Hypothesis & framing (10 pts): Specific, testable hypothesis with a predicted direction; explicit connection to at least one course theme (Marr’s levels, aggregate vs. trial-level, divergence problem, autoregressive artifacts, etc.)
Experiment design (15 pts): Reproducible protocol; explicit treatment of at least one confound with a mitigation strategy; both open-weight and frontier model runs; appropriate number of trials.
Results & analysis (25 pts): At least one comparison to human data from the literature; model-to-model comparison.

Written poster — 25 points

Conclusions & scientific narrative (15 pts): Findings synthesized into a coherent story; identifies what Marr level the experiment speaks to; honest acknowledgment of limitations; genuine follow-up questions.
Visual design & clarity (10 pts): Figures with labeled axes and captions; layout readable at a glance; one clear idea per slide.

Oral presentation — 25 points

Both partners are expected to be able to present the work independently.

Clarity and delivery (15 pts): Walk-through covers all 4 slides in ~3 min; narrative is clear to someone unfamiliar with the task; visuals support the explanation.
Depth and Q&A (10 pts): Responses show genuine understanding of the experiment, the confounds, and the course themes; uncertainty acknowledged where appropriate.

Peer feedback — 20 points

Due end of day Thursday April 9, submitted on Canvas/Gradescope (link shared on Ed before class).

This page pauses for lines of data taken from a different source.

`config.mk`:
```
export PLATFORM = sky130hd
export DESIGN_NAME = vga_timing_gen_flat
export DESIGN_NICKNAME = d
export VERILOG_FILES = /design/src/rtl/vga_timing_gen_if.sv /design/src/rtl/vga_timing_gen.sv /design/src/flat_wrapper.sv
export SDC_FILE = /design/constraint.sdc
export NUM_CORES = 1
export LEC_CHECK = 0
export ABC_AREA = 1
export ABC_CLOCK_PERIOD_IN_PS = 3500
export CAP_MARGIN = 10
export CORE_MARGIN = 4
export CORE_UTILIZATION = 55
export DETAILED_ROUTE_END_ITERATION = 7
export PLACE_DENSITY = 0.82
export SYNTH_ARGS = -nofsm -noshare
export SYNTH_HDL_FRONTEND = slang
export SYNTH_SLANG_ARGS = --single-unit
```
`constraint.sdc`:
```
create_clock -name pclk -period 3.5 [get_ports pclk]
set_input_delay 0.7 -clock pclk [delete_from_list [all_inputs] [get_ports pclk]]
set_output_delay 0.7 -clock pclk [all_outputs]
set_load 0.05 [all_outputs]
```
`src/rtl/vga_timing_gen_if.sv`:
```
// Raster timing bundle: pixel enable in, counters, levels and strobes out.
interface vga_timing_gen_if #(
  parameter int CW = 11
) ();
  logic          ce;
  logic [CW-1:0] hcount;
  logic [CW-1:0] vcount;
  logic          hsync;
  logic          vsync;
  logic          hblnk;
  logic          vblnk;
  logic          de;
  logic          line_start;
  logic          frame_start;

  modport master (
    input  ce,
    output hcount, vcount, hsync, vsync, hblnk, vblnk, de, line_start, frame_start
  );

  modport slave (
    output ce,
    input  hcount, vcount, hsync, vsync, hblnk, vblnk, de, line_start, frame_start
  );
endinterface

```
`src/rtl/vga_timing_gen.sv`:
```
// Parametrised raster timing generator: h/v counters, blanking, sync, display
// enable and line/frame start strobes, all advancing on ce.
module vga_timing_gen #(
  parameter int H_ACTIVE = 1024,
  parameter int H_FP     = 24,
  parameter int H_SYNC   = 136,
  parameter int H_BP     = 160,
  parameter int V_ACTIVE = 768,
  parameter int V_FP     = 3,
  parameter int V_SYNC   = 6,
  parameter int V_BP     = 29,
  parameter bit HS_POL   = 1'b1,
  parameter bit VS_POL   = 1'b1,
  parameter int CW       = 11
) (
  input  logic pclk,
  input  logic rst,
  vga_timing_gen_if.master vid
);
  localparam int H_TOTAL = H_ACTIVE + H_FP + H_SYNC + H_BP;
  localparam int V_TOTAL = V_ACTIVE + V_FP + V_SYNC + V_BP;

  if ((H_TOTAL - 1) >= (1 << CW) || (V_TOTAL - 1) >= (1 << CW)) begin : g_cw_check
    $error("vga_timing_gen: CW too narrow for H_TOTAL/V_TOTAL");
  end

  localparam logic [CW-1:0] H_LAST = CW'(H_TOTAL - 1);
  localparam logic [CW-1:0] V_LAST = CW'(V_TOTAL - 1);

  // Window bounds carry one extra bit so an end bound equal to 2**CW stays exact.
  localparam logic [CW:0] HB_START = (CW+1)'(H_ACTIVE);
  localparam logic [CW:0] HS_START = (CW+1)'(H_ACTIVE + H_FP);
  localparam logic [CW:0] HS_END   = (CW+1)'(H_ACTIVE + H_FP + H_SYNC);
  localparam logic [CW:0] VB_START = (CW+1)'(V_ACTIVE);
  localparam logic [CW:0] VS_START = (CW+1)'(V_ACTIVE + V_FP);
  localparam logic [CW:0] VS_END   = (CW+1)'(V_ACTIVE + V_FP + V_SYNC);

  logic [CW-1:0] h_q, v_q, h_nxt, v_nxt;
  logic          h_wrap, v_wrap;
  logic          hb_nxt, vb_nxt, hs_nxt, vs_nxt;
  logic          hb_q, vb_q, hs_q, vs_q, de_q, ls_q, fs_q;

  always_comb begin
    h_wrap = (h_q == H_LAST);
    v_wrap = (v_q == V_LAST);
    h_nxt  = h_wrap ? '0 : h_q + CW'(1);
    v_nxt  = v_q;
    if (h_wrap) v_nxt = v_wrap ? '0 : v_q + CW'(1);
    hb_nxt = ({1'b0, h_nxt} >= HB_START);
    vb_nxt = ({1'b0, v_nxt} >= VB_START);
    hs_nxt = ({1'b0, h_nxt} >= HS_START) && ({1'b0, h_nxt} < HS_END);
    vs_nxt = ({1'b0, v_nxt} >= VS_START) && ({1'b0, v_nxt} < VS_END);
  end

  // Levels are computed from the next position so they line up with the counters.
  always_ff @(posedge pclk) begin
    if (rst) begin
      h_q  <= '0;
      v_q  <= '0;
      hb_q <= 1'b0;
      vb_q <= 1'b0;
      hs_q <= ~HS_POL;
      vs_q <= ~VS_POL;
      de_q <= 1'b0;
      ls_q <= 1'b0;
      fs_q <= 1'b0;
    end else begin
      ls_q <= vid.ce & h_wrap;
      fs_q <= vid.ce & h_wrap & v_wrap;
      if (vid.ce) begin
        h_q  <= h_nxt;
        v_q  <= v_nxt;
        hb_q <= hb_nxt;
        vb_q <= vb_nxt;
        hs_q <= hs_nxt ? HS_POL : ~HS_POL;
        vs_q <= vs_nxt ? VS_POL : ~VS_POL;
        de_q <= ~hb_nxt & ~vb_nxt;
      end
    end
  end

  assign vid.hcount      = h_q;
  assign vid.vcount      = v_q;
  assign vid.hblnk       = hb_q;
  assign vid.vblnk       = vb_q;
  assign vid.hsync       = hs_q;
  assign vid.vsync       = vs_q;
  assign vid.de          = de_q;
  assign vid.line_start  = ls_q;
  assign vid.frame_start = fs_q;
endmodule
```
`src/flat_wrapper.sv`:
```
// flat-port wrapper written by rule: the top's interface ports become plain ports
module vga_timing_gen_flat 
#(
  parameter int H_ACTIVE = 1024,
  parameter int H_FP     = 24,
  parameter int H_SYNC   = 136,
  parameter int H_BP     = 160,
  parameter int V_ACTIVE = 768,
  parameter int V_FP     = 3,
  parameter int V_SYNC   = 6,
  parameter int V_BP     = 29,
  parameter bit HS_POL   = 1'b1,
  parameter bit VS_POL   = 1'b1,
  parameter int CW       = 11
)
  (pclk, rst, vid_ce, vid_hcount, vid_vcount, vid_hsync, vid_vsync, vid_hblnk, vid_vblnk, vid_de, vid_line_start, vid_frame_start);
  vga_timing_gen_if #(.CW(CW)) vid_i ();
  input  logic pclk;
  input  logic rst;
  input wire logic [$bits(vid_i.ce)-1:0] vid_ce;
  output wire logic [$bits(vid_i.hcount)-1:0] vid_hcount;
  output wire logic [$bits(vid_i.vcount)-1:0] vid_vcount;
  output wire logic [$bits(vid_i.hsync)-1:0] vid_hsync;
  output wire logic [$bits(vid_i.vsync)-1:0] vid_vsync;
  output wire logic [$bits(vid_i.hblnk)-1:0] vid_hblnk;
  output wire logic [$bits(vid_i.vblnk)-1:0] vid_vblnk;
  output wire logic [$bits(vid_i.de)-1:0] vid_de;
  output wire logic [$bits(vid_i.line_start)-1:0] vid_line_start;
  output wire logic [$bits(vid_i.frame_start)-1:0] vid_frame_start;
  assign vid_i.ce = vid_ce;
  assign vid_hcount = vid_i.hcount;
  assign vid_vcount = vid_i.vcount;
  assign vid_hsync = vid_i.hsync;
  assign vid_vsync = vid_i.vsync;
  assign vid_hblnk = vid_i.hblnk;
  assign vid_vblnk = vid_i.vblnk;
  assign vid_de = vid_i.de;
  assign vid_line_start = vid_i.line_start;
  assign vid_frame_start = vid_i.frame_start;
  vga_timing_gen #(.H_ACTIVE(H_ACTIVE), .H_FP(H_FP), .H_SYNC(H_SYNC), .H_BP(H_BP), .V_ACTIVE(V_ACTIVE), .V_FP(V_FP), .V_SYNC(V_SYNC), .V_BP(V_BP), .HS_POL(HS_POL), .VS_POL(VS_POL), .CW(CW)) u_core (.pclk(pclk), .rst(rst), .vid(vid_i));
endmodule
```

While touring, complete one entry for each group you visit — cover both sessions (April 7 and April 9), minimum 5 groups total. For each group, rate three components on a 1–5 scale and write 1–2 sentences: research quality (hypothesis, experiment design, results), written poster (scientific narrative, conclusions, visual clarity), and oral presentation (walk-through clarity, depth of answers). Also answer: one thing that surprised you, or a question you’d want them to pursue. Peer feedback is graded on quality, not just completion — generic comments will not earn full credit.

Resources

Demo notebook: github.com/TekinGunasar/CPSY-1950-Project-Demo — complete example with NLL alignment scoring and open-environment simulation.
Psych-101 dataset: marcelbinz/Psych-101 on HuggingFace — 160 experiments, 60,092 participants, trial-by-trial natural language transcripts.
API access: CCV LiteLLM endpoint + API key sent to your Brown email via Virtu.
Questions: Post on Ed Discussion — this is the primary channel for all project questions. Office hours: Wednesdays 1:00–2:00 pm, Carney Innovation Hub Room 402.